近年の日本では、出生者と死亡者の均衡がとれ、小差はあるものの、いずれも毎年 約 120 万人前後だった。

♣ 総人口 1.2 億人のうち「毎年約 1 % の 120 万人が入れ替わり、100 年で一回りする」と理解すれば分かり易い。これは「逝った数だけ補充される 「健康な現象」 でああった 。「多死時代」 とか 「少死時代」 という表現はマスコミが煽っているだけで、何の騒動でもなかった。

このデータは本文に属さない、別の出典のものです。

--- src/rtl/csr_unit.sv ---
// Machine-mode CSR block: mstatus/mie/mtvec/mepc/mcause/mip, interrupt entry and MRET redirect.
// Optional 64-bit mcycle counter (0xB00/0xB80) is built only when CSR_MCYCLE_EN is defined.
module csr_unit #(
    parameter logic [31:0] MTVEC_RST = 32'h0000_0000
) (
    input  logic        clk,
    input  logic        rst_n,
    input  logic        csr_rd,
    input  logic        csr_wr,
    input  logic        is_mret,
    input  logic [11:0] csr_addr,
    input  logic [31:0] csr_wdata,
    input  logic [31:0] pc,
    input  logic        timer_irq,
    input  logic        ext_irq,
    output logic [31:0] csr_rdata,
    output logic        epc_taken,
    output logic [31:0] epc
);

    localparam logic [11:0] ADDR_MSTATUS  = 12'h300;
    localparam logic [11:0] ADDR_MIE      = 12'h304;
    localparam logic [11:0] ADDR_MTVEC    = 12'h305;
    localparam logic [11:0] ADDR_MEPC     = 12'h341;
    localparam logic [11:0] ADDR_MCAUSE   = 12'h342;
    localparam logic [11:0] ADDR_MIP      = 12'h344;
    localparam logic [11:0] ADDR_MCYCLE   = 12'hB00;
    localparam logic [11:0] ADDR_MCYCLEH  = 12'hB80;

    localparam logic [31:0] CAUSE_EXT     = 32'h8000_000B;
    localparam logic [31:0] CAUSE_TMR     = 32'h8000_0007;
    localparam logic [31:0] ALIGN_MASK    = 32'hFFFF_FFFC;

    logic        mst_mie_q,  mst_mie_d;
    logic        mst_mpie_q, mst_mpie_d;
    logic        mie_mtie_q, mie_mtie_d;
    logic        mie_meie_q, mie_meie_d;
    logic        mip_mtip_q;
    logic        mip_meip_q;
    logic [31:0] mtvec_q,    mtvec_d;
    logic [31:0] mepc_q,     mepc_d;
    logic [31:0] mcause_q,   mcause_d;

    logic        irq_ext;
    logic        irq_tmr;
    logic        irq_req;
    logic        trap;
    logic        wr_en;
    logic [31:0] rdata_mux;

    // Interrupt decision is purely from registered state, so the redirect
    // never depends combinationally on the raw irq pins.
    always_comb begin
        irq_ext = mie_meie_q & mip_meip_q;
        irq_tmr = mie_mtie_q & mip_mtip_q;
        irq_req = mst_mie_q & (irq_ext | irq_tmr);
        trap    = irq_req & ~is_mret;
        wr_en   = csr_wr & ~trap;
    end

    assign epc_taken = rst_n & (trap | is_mret);
    assign epc       = is_mret ? mepc_q : mtvec_q;

`ifdef CSR_MCYCLE_EN
    logic [63:0] mcycle_q, mcycle_d;

    // A write to either half replaces the increment for that cycle.
    always_comb begin
        if (wr_en && (csr_addr == ADDR_MCYCLE)) begin
            mcycle_d = {mcycle_q[63:32], csr_wdata};
        end else if (wr_en && (csr_addr == ADDR_MCYCLEH)) begin
            mcycle_d = {csr_wdata, mcycle_q[31:0]};
        end else begin
            mcycle_d = mcycle_q + 64'd1;
        end
    end

    always_ff @(posedge clk) begin
        if (!rst_n) begin
            mcycle_q <= 64'd0;
        end else begin
            mcycle_q <= mcycle_d;
        end
    end
`endif

    always_comb begin
        rdata_mux = 32'd0;
        case (csr_addr)
            ADDR_MSTATUS: rdata_mux = {24'd0, mst_mpie_q, 3'd0, mst_mie_q, 3'd0};
            ADDR_MIE:     rdata_mux = {20'd0, mie_meie_q, 3'd0, mie_mtie_q, 7'd0};
            ADDR_MTVEC:   rdata_mux = mtvec_q;
            ADDR_MEPC:    rdata_mux = mepc_q;
            ADDR_MCAUSE:  rdata_mux = mcause_q;
            ADDR_MIP:     rdata_mux = {20'd0, mip_meip_q, 3'd0, mip_mtip_q, 7'd0};
`ifdef CSR_MCYCLE_EN
            ADDR_MCYCLE:  rdata_mux = mcycle_q[31:0];
            ADDR_MCYCLEH: rdata_mux = mcycle_q[63:32];
`endif
            default:      rdata_mux = 32'd0;
        endcase
        csr_rdata = (rst_n && csr_rd) ? rdata_mux : 32'd0;
    end

    // Trap and MRET updates are applied after the CSR write so they override
    // any write to the same mstatus bits in that cycle.
    always_comb begin
        mst_mie_d  = mst_mie_q;
        mst_mpie_d = mst_mpie_q;
        mie_mtie_d = mie_mtie_q;
        mie_meie_d = mie_meie_q;
        mtvec_d    = mtvec_q;
        mepc_d     = mepc_q;
        mcause_d   = mcause_q;

        if (wr_en) begin
            case (csr_addr)
                ADDR_MSTATUS: begin
                    mst_mie_d  = csr_wdata[3];
                    mst_mpie_d = csr_wdata[7];
                end
                ADDR_MIE: begin
                    mie_mtie_d = csr_wdata[7];
                    mie_meie_d = csr_wdata[11];
                end
                ADDR_MTVEC:  mtvec_d  = csr_wdata & ALIGN_MASK;
                ADDR_MEPC:   mepc_d   = csr_wdata & ALIGN_MASK;
                ADDR_MCAUSE: mcause_d = csr_wdata;
                default: ;
            endcase
        end

        if (trap) begin
            mepc_d     = pc & ALIGN_MASK;
            mcause_d   = irq_ext ? CAUSE_EXT : CAUSE_TMR;
            mst_mpie_d = mst_mie_q;
            mst_mie_d  = 1'b0;
        end else if (is_mret) begin
            mst_mie_d  = mst_mpie_q;
            mst_mpie_d = 1'b1;
        end
    end

    always_ff @(posedge clk) begin
        if (!rst_n) begin
            mst_mie_q  <= 1'b0;
            mst_mpie_q <= 1'b0;
            mie_mtie_q <= 1'b0;
            mie_meie_q <= 1'b0;
            mip_mtip_q <= 1'b0;
            mip_meip_q <= 1'b0;
            mtvec_q    <= MTVEC_RST;
            mepc_q     <= 32'd0;
            mcause_q   <= 32'd0;
        end else begin
            mst_mie_q  <= mst_mie_d;
            mst_mpie_q <= mst_mpie_d;
            mie_mtie_q <= mie_mtie_d;
            mie_meie_q <= mie_meie_d;
            mip_mtip_q <= timer_irq;
            mip_meip_q <= ext_irq;
            mtvec_q    <= mtvec_d;
            mepc_q     <= mepc_d;
            mcause_q   <= mcause_d;
        end
    end

endmodule

--- config.mk ---
export PLATFORM = sky130hd
export DESIGN_NAME = csr_unit
export DESIGN_NICKNAME = d
export VERILOG_FILES = /design/src/rtl/csr_unit.sv
export SDC_FILE = /design/constraint.sdc
export NUM_CORES = 1
export LEC_CHECK = 0
export CAP_MARGIN = 20
export CORE_MARGIN = 4
export CORE_UTILIZATION = 25
export CTS_CLUSTER_DIAMETER = 200
export DETAILED_ROUTE_END_ITERATION = 10
export PLACE_DENSITY_LB_ADDON = 0.12
export SLEW_MARGIN = 0
export SYNTH_ARGS = -nofsm -noshare
export SYNTH_HDL_FRONTEND = slang
export SYNTH_SLANG_ARGS = --single-unit
--- constraint.sdc ---
create_clock -name clk -period 7.02 [get_ports clk]
set_clock_uncertainty 0.2 [all_clocks]
set_input_delay 2.106 -clock clk [delete_from_list [all_inputs] [get_ports clk]]
set_output_delay 2.106 -clock clk [all_outputs]
set_load 0.005 [all_outputs]
==> results of run 1 <==
## timing repair
action,CTS,global route
buffers inserted,0,1
resized for setup,1,6
endpoints found under the setup margin,1,15
cloned,0,0
## worst max-delay path, stage by stage
cell	delay, ns
clkdlybuf4s50_1	0.42
nand4bb_1	0.36
nor2_4	0.34
nand4_1	0.17
buf_4	0.26
a211oi_1	0.36
clkdlybuf4s50_1	0.57
## through the flow
stage          area, um^2  std cells
2_1_floorplan        5370        581
6_report             7510        977
4_1_cts              7420        973
3_3_place_gp         7140        959
3_5_place_dp         7140        959
5_1_grt              7510        977
## flip-flops by register name (all words and copies together) (netlist names)
name and flops:
mip_meip_q 1, mie_mtie_q 1, mepc_q 30, mcause_q 32, mst_mie_q 1, mst_mpie_q 1
mie_meie_q 1, mtvec_q 30, mip_mtip_q 1
## worst paths after layout
| path | cells past startpoint | start | endpoint |
|---|---|---|---|
| worst min-delay path | 1 | mcause_q[9]$_SDFFE_PN0P_ | mcause_q[9]$_SDFFE_PN0P_ |
| worst min register to register | 1 | mcause_q[9]$_SDFFE_PN0P_ | mcause_q[9]$_SDFFE_PN0P_ |
| worst max-delay path | 7 | csr_addr[11] | csr_rdata[20] |
| worst max register to register | 5 | mie_meie_q$_SDFFE_PN0P_ | mcause_q[17]$_SDFFE_PN0P_ |
## layer usage
metal / wire length [um] / vias to the layer above
li1: - / 2497
met1: 10000 / 2663
met2: 10600 / 187
met3: 1110 / 31
met4: 457 / 0
met5: 0 / -
## placed cells by master (no fill, tap or decap), drive strengths merged, types with 2 or more instances in the layout
| master | count |
|---|---|
| a211oi | 28 |
| a21oi | 35 |
| a221oi | 2 |
| a22o | 57 |
| a31oi | 2 |
| a32oi | 28 |
| and2 | 7 |
| and4 | 2 |
| buf | 36 |
| clkbuf | 9 |
| clkdlybuf4s50 | 140 |
| clkinv | 2 |
| clkinvlp | 3 |
| conb | 2 |
| dfxtp | 98 |
| dlymetal6s2s | 2 |
| mux2 | 31 |
| mux2i | 37 |
| nand2 | 40 |
| nand2b | 3 |
| nand3 | 3 |
| nand3b | 4 |
| nand4 | 34 |
| nor2 | 4 |
| nor2b | 6 |
| nor3 | 3 |
| nor3b | 3 |
| o21ai | 32 |
| o22ai | 2 |
| o31ai | 32 |
## report_power, final
| part | internal [uW] | switching [uW] |
|---|---|---|
| clock | 272 | 226 |
| combinational | 60.1 | 63.1 |
| sequential | 557 | 1.75 |
| total | 889 | 291 |
## cells by family (layout without fill, tap and decap cells)
family	after synthesis	after routing
mux	68	68
xor+xnor	1	1
other cells	1	3
flops	98	98
buf+inv	73	193
compound gates	223	223
simple gates	116	116
## layout make-up
type                            instances  area, um^2
Clock buffer                            9         225
Tap cell                              275         344
Sequential cell                        98        1960
Inverter                                1        3.75
Fill cell                            2155       13600
Multi-Input combinational cell        410        3130
Clock inverter                          5        57.6
Antenna cell                            1        2.50
Timing Repair Buffer                  178        1790
==> results.cfg, run 1 <==
[run]
cap_violations = 0

[cts]
clk_pin_slew_ns = 0.06
ctsHtreeMaxLevel = 3
clockRootBuffer = clkbuf_16
numCtsBuffers = 9
clkSinkCount = 98
tritoncts = built
clk_latency_ns = 0.35
ctsHoldBuffers = 0
cts_max_path_buffers = 2

[timing]
timing.fmax_mhz = 144
whs_ns = 0.281
setup_viol = 0
slew_headroom_pct = 29.8
fin_crit_ns = 6.92
tightestPinTransition_ns = 1.05
finalHoldViolations = 0
setup-tns-final_ns = 0
period_share_pct = 98.6
rsz0062_at_grt = false
worst_slack_ns = 0.0958
slew_viol_final = 0

[synthesis]
syn_area_um2 = 5370
synthSimpleGateAreaFrac_pct = 13.2
yosysSeqAreaShare_pct = 36.5
synthTopCellsByCount = dfxtp_1, a22o_1, clkbuf_1
synth.area.mux_share_pct = 13.4
synthCells = 580
synth_top_family_by_area = compound AO/OA/AOI/OAI gates
synthXorXnorAreaFrac_pct = 0.163
synth_area_leaders = dfxtp_1, a22o_1, mux2i_1
synth_most_common_cell = dfxtp_1
postSynthAreaPerCell_um2 = 9.26
ys.flop_type = dfxtp_1
synth_top_area_share_pct = 36.5
synth_cell_types = 49
yosysTopAreaCell = dfxtp_1
synth-compound-area-share_pct = 30.1
synthAdderAreaFrac_pct = 0
synth_seq_cells = 98
yosysWarnings = 0
async_reset_ff_share_pct = 0
synth_edf_count = 0

[layout]
syn_to_final_growth_pct = 39.9
final_core_util_pct = 35.6
drive_above_1_share_pct = 14.4
final_net_count = 781

[floorplanning]
dieArea_um2 = 23900
die_y_um = 155
initial_core_util_pct = 25.5
core_area_um2 = 21100
ioPinCount = 148
die_w_um = 155
rows = 53

[global_routing]
grt_use_total_pct = 18.2
grt_max_degree = 37
antenna_found_initial = 1
grt_pass1_vias = 5658
busiest_layer = met2
gr-total-overflow = 0
grt_pass1_wl_um = 33800
grt_use_met3_pct = 3.55
grt_use_met2_pct = 30.2
grtUsageMet1_pct = 23.8

[place]
pre_cts_ws_ns = 0.0117
post-dp-hpwl_um = 14200
io_buffers = 143
finalWeightedCongestion = 0.819

[status]
outcome = complete, no violations

[detailed_routing]
drtIter0Drc = 384
post_drt_wl_per_cell_um = 22.7
num_vias = 5378
firstDrtPassIters = 5
ant_nets = 0
wl_um = 22200
vias_per_cell = 5.50
drc_errors = 0

[critical_path]
r2r_slack_ns = 4.32
end_kind = output pin
worstPathMaxFanout = 21
crit_arrival_ns = 4.62
cp-start-kind = primary input
cp.required_ns = 4.71
critPathKind = primary input to output pin

[power_and_ir_drop]
powerDensity_nw_per_um2 = 157
total_power_uw = 1180
p_leak_uw = 0.00240
ir_drop_v = 0.0000999

[worst_hold_path]
hold_class = register to register
Power figures use the tool's default switching activity.
==> run 2, diff against run 1 <==
Settings changed: CTS_CLUSTER_SIZE set to 12, GPL_TIMING_DRIVEN set to 0.
==> results.cfg, run 2 (same netlist as run 1, synthesis figures left out) <==
[cts]
ctsHoldBuffers = 0
clk_latency_ns = 0.36
cts_max_path_buffers = 2
clk_pin_slew_ns = 0.07
ctsHtreeMaxLevel = 3
numCtsBuffers = 9
clockRootBuffer = clkbuf_16
clkSinkCount = 98
tritoncts = built

[floorplanning]
ioPinCount = 148
die_w_um = 155
die_y_um = 155
dieArea_um2 = 23900
initial_core_util_pct = 25.5
core_area_um2 = 21100
rows = 53

[layout]
fill_cells = 2206
fin_area_um2 = 7500
largest_reg_flops = 32
final_cell_mix = clkdlybuf4s50_1, dfxtp_1, a22o_1
drive_above_1_share_pct = 13.6
final_cells = 1015
final_net_count = 818
antenna_cells = 0
reg_top3 = mcause_q: 32 flops, mepc_q: 30 flops, mtvec_q: 30 flops
top_register = mcause_q
syn_to_final_growth_pct = 39.6
final_common_cell = clkdlybuf4s50_1

[detailed_routing]
firstDrtPassIters = 5
drc_errors = 0
ant_nets = 0
post_drt_wl_per_cell_um = 22.5
num_vias = 5567
drtIter0Drc = 481
vias_per_cell = 5.48
wl_um = 22800

[run]
cap_violations = 0

[critical_path]
path_buf_inv = 3
slowest_delay_ns = 0.58
worstPathMaxFanout = 10
crit_path_cell_trace = clkdlybuf4s50_1, nand4bb_1, nor2_2, nand4_1, clkbuf_1, a211oi_1, clkdlybuf4s50_1
critPathKind = primary input to output pin
cp_common_cell = clkdlybuf4s50_1
cpLargestDelayFamily = buffers and inverters
crit_slowest_cell = clkdlybuf4s50_1
crit_arrival_ns = 4.68
cp-start-kind = primary input
cp.required_ns = 4.71
end_kind = output pin

[worst_hold_path]
hold_class = register to register

[timing]
slew_headroom_pct = 49.7
fin_crit_ns = 6.99
rsz0062_at_grt = true
tightestPinTransition_ns = 0.755
slew_viol_final = 0
finalHoldViolations = 0
timing.fmax_mhz = 143
setup_viol = 0
period_share_pct = 99.6

[global_routing]
antenna_found_initial = 0
grt_pass1_vias = 5750
grt_pass1_wl_um = 34300
grt_use_total_pct = 18.6
gr-total-overflow = 0
grt_max_degree = 19

[place]
placed_area_um2 = 7130
io_buffers = 141
post-dp-hpwl_um = 16300
post-place-cells = 997
finalWeightedCongestion = 0.892

[power_and_ir_drop]
total_power_uw = 1180
powerDensity_nw_per_um2 = 157
ir_drop_v = 0.0000959
p_leak_uw = 0.00242

[status]
outcome = complete, no violations
run 2: power by group:
group	internal (uW)	switching (uW)	total [uW]
logic	56.6	63.8	120
registers	557	1.69	558
clock network	249	248	497
total	862	314	1180
run 2: routing by layer:
layer  up-vias  global-route usage [%]  routed length (um)  part of all wire (%)
met5         -                       0                   0                     0
met4         0                    6.06                 580                   2.5
met3        41                    4.62                1520                   6.7
met2       243                    30.8               10800                    47
met1      2707                    23.7                9970                    44
li1       2576                       -                   -                     -
run 2: final cells by class:
cell class                 instances  area [um^2]  share of cell area, %
tap                              275          344                   4.59
timing repair buffer             143         1430                   19.0
clock buffer                      10          229                   3.05
buffer                            72          374                   4.99
inverter                           1         3.75                 0.0501
clock inverter                     6         53.8                  0.718
multi-input combinational        410         3100                   41.4
sequential                        98         1960                   26.2
run 2: final timing paths:
path                              endpoint  depth (start not counted)  slack (ns)                     start
setup / recovery             csr_rdata[31]                          7        0.03              csr_addr[11]
hold / removal    mcause_q[8]$_SDFFE_PN0P_                          1        0.28  mcause_q[8]$_SDFFE_PN0P_
setup reg to reg  mtvec_q[13]$_SDFFE_PN0P_                          6        4.76     mip_meip_q$_SDFF_PN0_
hold reg to reg   mcause_q[8]$_SDFFE_PN0P_                          1        0.28  mcause_q[8]$_SDFFE_PN0P_
run 2: worst reg2reg max path, cell delays in order (launching register included):
cell and delay [ns]:
dfxtp_1 0.37, a22o_1 0.28, nand2b_1 0.08, clkbuf_1 0.39
clkbuf_1 0.54, nand4_1 0.17, a21oi_1 0.16
run 2: what timing repair did:
item	CTS	global route
resized for setup	14	15
setup endpoints to repair	17	17
setup buffers	1	1
pin swaps	1	0
run 2: metrics by stage:
stage / hold WS [ns] / util [%] / setup TNS, ns / setup WS [ns]
2_1_floorplan: 0.250 / - / 0 / 1.39
3_3_place_gp: 0.263 / 33.8 / -1.77 / -0.189
3_5_place_dp: 0.267 / 33.8 / -1.48 / -0.187
4_1_cts: 0.289 / 35.3 / 0 / 0.0144
5_1_grt: 0.302 / 35.5 / -0.0673 / -0.0379
6_report: 0.284 / 35.5 / 0 / 0.0291
==> run 3, diff against run 2 <==
Settings changed: CORE_UTILIZATION 25 to 53.
==> results.cfg, run 3 (same netlist as run 1, synthesis figures left out) <==
[layout]
top_register = mcause_q
fin_area_um2 = 7240
antenna_cells = 0
final_cell_mix = clkdlybuf4s50_1, dfxtp_1, a22o_1
reg_top3 = mcause_q: 32 flops, mepc_q: 30 flops, mtvec_q: 30 flops
largest_reg_flops = 32
syn_to_final_growth_pct = 34.9
fill_cells = 785
ff_latch_area_um2 = 1960
multi_input_area_um2 = 3080
final_common_cell = clkdlybuf4s50_1
final_net_count = 819
final_core_util_pct = 73.8
drive_above_1_share_pct = 13.2

[power_and_ir_drop]
total_power_uw = 1100
p_sw_uw = 274
intPower_uw = 824
p_sw_share_pct = 25.0
p_clk_share_pct = 38.4
p_leak_uw = 0.00239
seqPwrFrac_pct = 50.9
ir_drop_v = 0.000100
combPwrFrac_pct = 10.7
powerDensity_nw_per_um2 = 152

[detailed_routing]
post_drt_wl_per_cell_um = 22.9
ant_nets = 0
num_vias = 5878
drtIter0Drc = 566
vias_per_cell = 6.73
firstDrtPassIters = 6
wl_um = 20000
drc_errors = 0

[global_routing]
grt_pass1_wl_um = 30400
antenna_found_initial = 0
busiest_layer = met2
grtUsageMet1_pct = 42.0
grt_use_met3_pct = 8.88
grt_max_degree = 17
grt_use_total_pct = 33.2
gr-total-overflow = 0
grt_use_met2_pct = 53.4
grt_pass1_vias = 5705

[cts]
clkSinkCount = 98
ctsHoldBuffers = 0
cts_max_path_buffers = 2
clockRootBuffer = clkbuf_8
clk_pin_slew_ns = 0.10
clk_latency_ns = 0.38
tritoncts = built
ctsHtreeMaxLevel = 3
numCtsBuffers = 9

[timing]
slew_viol_final = 0
tightestPinTransition_ns = 0.659
timing.fmax_mhz = 144
whs_ns = 0.292
setup_viol = 0
slew_headroom_pct = 55.7
finalHoldViolations = 0
fin_crit_ns = 6.97
period_share_pct = 99.3

[critical_path]
path_buf_inv = 3
crit_arrival_ns = 4.66
r2r_slack_ns = 4.66
cpLargestDelayFamily = buffers and inverters
slowest_delay_ns = 0.56
critPathKind = primary input to output pin
worstPathMaxFanout = 10
cp.required_ns = 4.71
crit_slowest_cell = clkdlybuf4s50_1
cp_common_cell = clkdlybuf4s50_1
rr_worst_depth = 6
r2r-end = mtvec_q[8]$_SDFFE_PN0P_
end_kind = output pin
cp-start-kind = primary input
crit_path_cell_trace = clkdlybuf4s50_1, nand4bb_1, nor2_1, buf_1, a32oi_1, a211oi_1, clkdlybuf4s50_1
r2r-start = mip_meip_q$_SDFF_PN0_

[worst_hold_path]
hold_depth = 1
hold_class = register to register
holdPathEnd = mcause_q[14]$_SDFFE_PN0P_
hp-start = mcause_q[14]$_SDFFE_PN0P_

[floorplanning]
dieArea_um2 = 11800
initial_core_util_pct = 54.7
die_y_um = 109
die_w_um = 109
ioPinCount = 148
rows = 36
core_area_um2 = 9820

[place]
placed_area_um2 = 6950
io_buffers = 141
post-dp-hpwl_um = 13900
finalWeightedCongestion = 0.899

[status]
outcome = complete, no violations

[run]
cap_violations = 0
run 3: how the worst max path moves through the flow:
stage	from	end	slack, ns	cells after the start
after floorplan	csr_addr[6]	csr_rdata[21]	1.39	6
after global placement	csr_addr[2]	csr_rdata[21]	-0.14	8
after detailed placement	csr_addr[2]	csr_rdata[27]	-0.11	8
after CTS	csr_addr[2]	csr_rdata[27]	0.01	8
after global routing	csr_addr[11]	csr_rdata[14]	-0.06	7
final	csr_addr[11]	csr_rdata[21]	0.05	7
run 3: power groups by stage:
stage / sequential (uW) / clock (uW) / combinational, uW
6_report: 559 / 422 / 118
5_1_grt: 559 / 448 / 123
4_1_cts: 559 / 423 / 113
3_5_place_dp: 571 / 0 / 112
3_3_place_gp: 571 / 0 / 111
2_1_floorplan: 571 / 0 / 39.6
run 3: layout make-up:
class / count / share of cell area [%]
multi-input cells: 410 / 42.5
flip-flops and latches: 98 / 27.1
repair buffers: 144 / 19.8
plain buffers: 72 / 5.08
well taps: 133 / 2.30
clock buffers: 10 / 1.90
clock inverters: 6 / 1.23
inverters: 1 / 0.0518
run 3: worst register-to-register path, stage by stage, from the launching register on:
cell and delay (ns):
dfxtp_1 0.39, a22o_1 0.28, nand2b_1 0.07, clkbuf_1 0.45, clkbuf_1 0.47, nand4_1 0.23
a21oi_1 0.20
run 3: timing repair:
action,CTS,global route
setup buffers,0,3
pin swaps,0,2
gates resized for setup,5,22
setup endpoints to repair,10,24
run 3: stage by stage:
step | setup WS [ns] | std cells | TNS (ns)
2_1_floorplan | 1.39 | 581 | 0
3_3_place_gp | -0.138 | 855 | -1.07
3_5_place_dp | -0.113 | 855 | -0.765
4_1_cts | 0.0149 | 871 | 0
5_1_grt | -0.0594 | 874 | -0.390
6_report | 0.0516 | 874 | 0
run 3: metal layers:
layer  vias up  wire, um
li1       2592         -
met1      2767      7930
met2       458      9420
met3        61      2100
met4         0       586
met5         -         0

♣ そして 老人の逝き場所 は、60 年前までは先祖代々の習慣通り、在宅以外はほとんど考えられなかった(病院・自宅の比率が「1 割: 9 割」 、図 1 )。ところが、バブルの真っ盛りの 1970 年代、在宅死は著しく減って日本人の多くは病院で死を迎えるように生活スタイルが一変し、逝き場所は 在宅:病院の比率が「 5 割: 5 割」に転じた。

どこで逝きたいの?

♣ さらに、その 20 年後の介護保険が始まった 2000 年には 想像を絶する比率、つまり在宅死が著しく減って、病院:在宅の比率が「9割: 1 割」へ、つまり 60 年前の比率の裏返しになり、日本の老人は ‘主に’ 病院で逝く社会になってしまった。ほんの半世紀の間で、天 と地が入れ替わるほどの変化 ! ここに 日本社会の病理 がある訳であって、このことは後半で検討しよう。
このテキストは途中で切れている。